Members of the East African Legislative Assembly (EALA) have called on the member states to improvise means of easing doing business among East Africans as a way of deepening the regional economic integration.
The lawmakers believe that for the community to elevate its economic potential, some issues like infrastructural challenges and trade restrictions and other challenges must be immediately addressed to pave way for EAC economic development.
They are members of the EALA committee on communications, trade and investment and are in Kigali to discuss investment opportunities and industrialisation policies in member states.
The meeting is also attended by government officials from different ministries of all partner states.
In an interview with The New Times, Angela Charles Kizigha, the chairperson of the committee said that member states had not done enough to ease and promote the business flows in the region.
“We need to look at development of the key transport infrastructure, especially railways, harbours, roads and ports as well eliminating all trade barriers to facilitate the traders”, she said .

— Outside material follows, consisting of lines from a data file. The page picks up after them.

File: config.mk
export PLATFORM = sky130hd
export DESIGN_NAME = bnn_acc_l2_cxu
export DESIGN_NICKNAME = d
export VERILOG_FILES = /design/src/rtl/bnn_pkg.sv /design/src/rtl/bnn_popcnt_reduce.sv /design/src/rtl/bnn_acc_l2_cxu.sv
export SDC_FILE = /design/constraint.sdc
export NUM_CORES = 1
export LEC_CHECK = 0
export ABC_AREA = 1
export CAP_MARGIN = 20
export CORE_ASPECT_RATIO = 0.7
export CORE_MARGIN = 2
export CORE_UTILIZATION = 60
export CTS_BUF_LIST = sky130_fd_sc_hd__clkbuf_4 sky130_fd_sc_hd__clkbuf_8
export CTS_CLUSTER_DIAMETER = 60
export CTS_CLUSTER_SIZE = 30
export DETAILED_ROUTE_END_ITERATION = 10
export PLACE_DENSITY = 0.82
export RECOVER_POWER = 100
export SLEW_MARGIN = 20
export SYNTH_ARGS = -nofsm -noshare
export SYNTH_HDL_FRONTEND = slang
export SYNTH_SLANG_ARGS = --single-unit
File: constraint.sdc
create_clock -name clk -period 6.9 [get_ports clk]
set_clock_uncertainty 0.15 [all_clocks]
set_input_delay 1.38 -clock clk [delete_from_list [all_inputs] [get_ports clk]]
set_output_delay 1.38 -clock clk [all_outputs]
set_load 0.02 [all_outputs]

Kizigha added that if the challenges are properly addressed, the intra-trade among the community will make the citizens benefit more from the integration process.

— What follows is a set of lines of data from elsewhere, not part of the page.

--- src/rtl/vga_timing_driver_if.sv ---
// vga_timing_driver_if: coordinate/pixel bus between the VGA timing driver (master) and the display stage (slave)
// Signals: pixel_hpos/pixel_vpos/pixel_req/frame_start flow to the display stage; pixel_data returns from it.
interface vga_timing_driver_if;
  logic [9:0]  pixel_hpos;
  logic [9:0]  pixel_vpos;
  logic        pixel_req;
  logic        frame_start;
  logic [15:0] pixel_data;
  modport master (
    output pixel_hpos, pixel_vpos, pixel_req, frame_start,
    input  pixel_data
  );
  modport slave (
    input  pixel_hpos, pixel_vpos, pixel_req, frame_start,
    output pixel_data
  );
endinterface

--- src/rtl/vga_timing_driver.sv ---
// vga_timing_driver: 640x480@60 raster timing generator with delay-matched sync/DE/RGB565 output stage
// Ports: clk_25MHz pixel clock; rst synchronous active-high reset; pix (master) coordinates out, pixel_data in;
//        vga_hs/vga_vs/vga_de/vga_rgb drive the pins. Define VGA_BORDER_EN to paint a white active-area border.
module vga_timing_driver #(
  parameter int H_DISP     = 640,
  parameter int H_FRONT    = 16,
  parameter int H_SYNC     = 96,
  parameter int H_BACK     = 48,
  parameter int V_DISP     = 480,
  parameter int V_FRONT    = 10,
  parameter int V_SYNC     = 2,
  parameter int V_BACK     = 33,
  parameter int PIPE_DELAY = 3,
  parameter bit SYNC_POL   = 1'b0
) (
  input  logic                clk_25MHz,
  input  logic                rst,
  vga_timing_driver_if.master pix,
  output logic                vga_hs,
  output logic                vga_vs,
  output logic                vga_de,
  output logic [15:0]         vga_rgb
);
  localparam int H_TOT = H_DISP + H_FRONT + H_SYNC + H_BACK;
  localparam int V_TOT = V_DISP + V_FRONT + V_SYNC + V_BACK;
`ifdef VGA_BORDER_EN
  localparam int W = 4;
`else
  localparam int W = 3;
`endif
  localparam logic [9:0] H_ACT  = 10'(H_DISP);
  localparam logic [9:0] V_ACT  = 10'(V_DISP);
  localparam logic [9:0] H_LAST = 10'(H_TOT - 1);
  localparam logic [9:0] V_LAST = 10'(V_TOT - 1);
  localparam logic [9:0] HS_BEG = 10'(H_DISP + H_FRONT);
  localparam logic [9:0] HS_END = 10'(H_DISP + H_FRONT + H_SYNC);
  localparam logic [9:0] VS_BEG = 10'(V_DISP + V_FRONT);
  localparam logic [9:0] VS_END = 10'(V_DISP + V_FRONT + V_SYNC);
  logic [9:0]   h_cnt, v_cnt;
  logic         act, hs_on, vs_on;
  // timing bits, internally active-high: [0] hs, [1] vs, [2] de, [3] border
  logic [W-1:0] dec, cur, last;
  logic [W-1:0] chain [PIPE_DELAY];
  logic [15:0]  rgb_next;
  assign act   = h_cnt < H_ACT && v_cnt < V_ACT;
  assign hs_on = h_cnt >= HS_BEG && h_cnt < HS_END;
  assign vs_on = v_cnt >= VS_BEG && v_cnt < VS_END;
  assign last  = chain[PIPE_DELAY-1];
`ifdef VGA_BORDER_EN
  assign dec = {act && (h_cnt == 10'd0 || h_cnt == H_ACT - 10'd1 || v_cnt == 10'd0 || v_cnt == V_ACT - 10'd1),
                act, vs_on, hs_on};
  assign rgb_next = !last[2] ? 16'h0000 : last[3] ? 16'hFFFF : pix.pixel_data;
`else
  assign dec = {act, vs_on, hs_on};
  assign rgb_next = last[2] ? pix.pixel_data : 16'h0000;
`endif
  always_ff @(posedge clk_25MHz) begin
    if (rst) begin
      h_cnt           <= '0;
      v_cnt           <= '0;
      pix.pixel_hpos  <= '0;
      pix.pixel_vpos  <= '0;
      pix.pixel_req   <= 1'b0;
      pix.frame_start <= 1'b0;
      cur             <= '0;
      for (int i = 0; i < PIPE_DELAY; i++) chain[i] <= '0;
      vga_hs          <= ~SYNC_POL;
      vga_vs          <= ~SYNC_POL;
      vga_de          <= 1'b0;
      vga_rgb         <= '0;
    end else begin
      h_cnt <= h_cnt == H_LAST ? '0 : h_cnt + 10'd1;
      if (h_cnt == H_LAST) v_cnt <= v_cnt == V_LAST ? '0 : v_cnt + 10'd1;
      pix.pixel_hpos  <= act ? h_cnt : '0;
      pix.pixel_vpos  <= act ? v_cnt : '0;
      pix.pixel_req   <= act;
      pix.frame_start <= h_cnt == 10'd0 && v_cnt == 10'd0;
      cur             <= dec;
      // PIPE_DELAY stages line the timing bits up with the display stage's pixel_data
      chain[0]        <= cur;
      for (int i = 1; i < PIPE_DELAY; i++) chain[i] <= chain[i-1];
      vga_hs          <= last[0] ? SYNC_POL : ~SYNC_POL;
      vga_vs          <= last[1] ? SYNC_POL : ~SYNC_POL;
      vga_de          <= last[2];
      vga_rgb         <= rgb_next;
    end
  end
endmodule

She further reiterated EALA’s commitment towards playing its role in advocating for the removal of all the restrictions.
Economists say that within the region, about 75 percent of the value of exports cover transport costs, and an example they give is Burundi, where the poor road network makes importation of goods from any other member state take even months.

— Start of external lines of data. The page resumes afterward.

[config.mk]
export PLATFORM = sky130hd
export DESIGN_NAME = bictr_cmd_seq
export DESIGN_NICKNAME = d
export VERILOG_FILES = /design/src/rtl/bictr_seq_pkg.sv /design/src/rtl/bictr_seq_lencnt.sv /design/src/rtl/bictr_cmd_seq.sv
export SDC_FILE = /design/constraint.sdc
export NUM_CORES = 1
export LEC_CHECK = 0
export ABC_AREA = 1
export BUFFER_PORTS_ARGS = -buffer_cell sky130_fd_sc_hd__buf_4
export CAP_MARGIN = 20
export CORE_ASPECT_RATIO = 1.5
export CORE_MARGIN = 5
export CORE_UTILIZATION = 40
export DETAILED_ROUTE_END_ITERATION = 16
export GPL_ROUTABILITY_DRIVEN = 0
export PLACE_DENSITY_LB_ADDON = 0.15
export SETUP_SLACK_MARGIN = 0.02
export SLEW_MARGIN = 40
export SYNTH_ARGS = -nofsm -noshare
export SYNTH_HDL_FRONTEND = slang
export SYNTH_HIERARCHICAL = 1
export SYNTH_SLANG_ARGS = --single-unit
[constraint.sdc]
create_clock -name clk -period 3.35 [get_ports clk]
set_clock_uncertainty 0.05 [all_clocks]
set_input_delay 0.67 -clock clk [delete_from_list [all_inputs] [get_ports clk]]
set_output_delay 0.67 -clock clk [all_outputs]
set_load 0.005 [all_outputs]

Other hindrances mentioned include unreliable railway transport, different axle load measurements and a myriad of unnecessary roadblocks all add up to the burden of transporters.
Despite the challenges hindering the business community, a latest report indicates that Intra-trade among member states of the East African Community (EAC) doubled over a five-year period, from $2.2 billion in 2005 to $4.1bn in 2010.
The State of East Africa 2012 report was compiled by the Society for International Development (SID) in conjunction with Trade Mark East Africa and it was released recently in Nairobi Kenya.
It says the region is “globalising” rapidly and the value of its total trade with the world doubled from $17.5 billion in 2005 to $37 billion in 2010.
While opening the meeting, Monique Mukaruliza, the Minister for EAC affairs, said deepening of integration will attract more investments adding that more emphasis should be put on increased gross investments.
“Gross investments in our countries currently average 22% of GDP, higher than the sub-Saharan average although this ranges from a high of 29% in Tanzania to 18% in Burundi. As a region we should be targeting a gross investment rate of 30%of GDP with 20% of this coming from the private sector”, she said.
She added that the introduction of duty free trade between EAC states, common customs procedures and the common external tariffs has already benefited industries and attracted investors.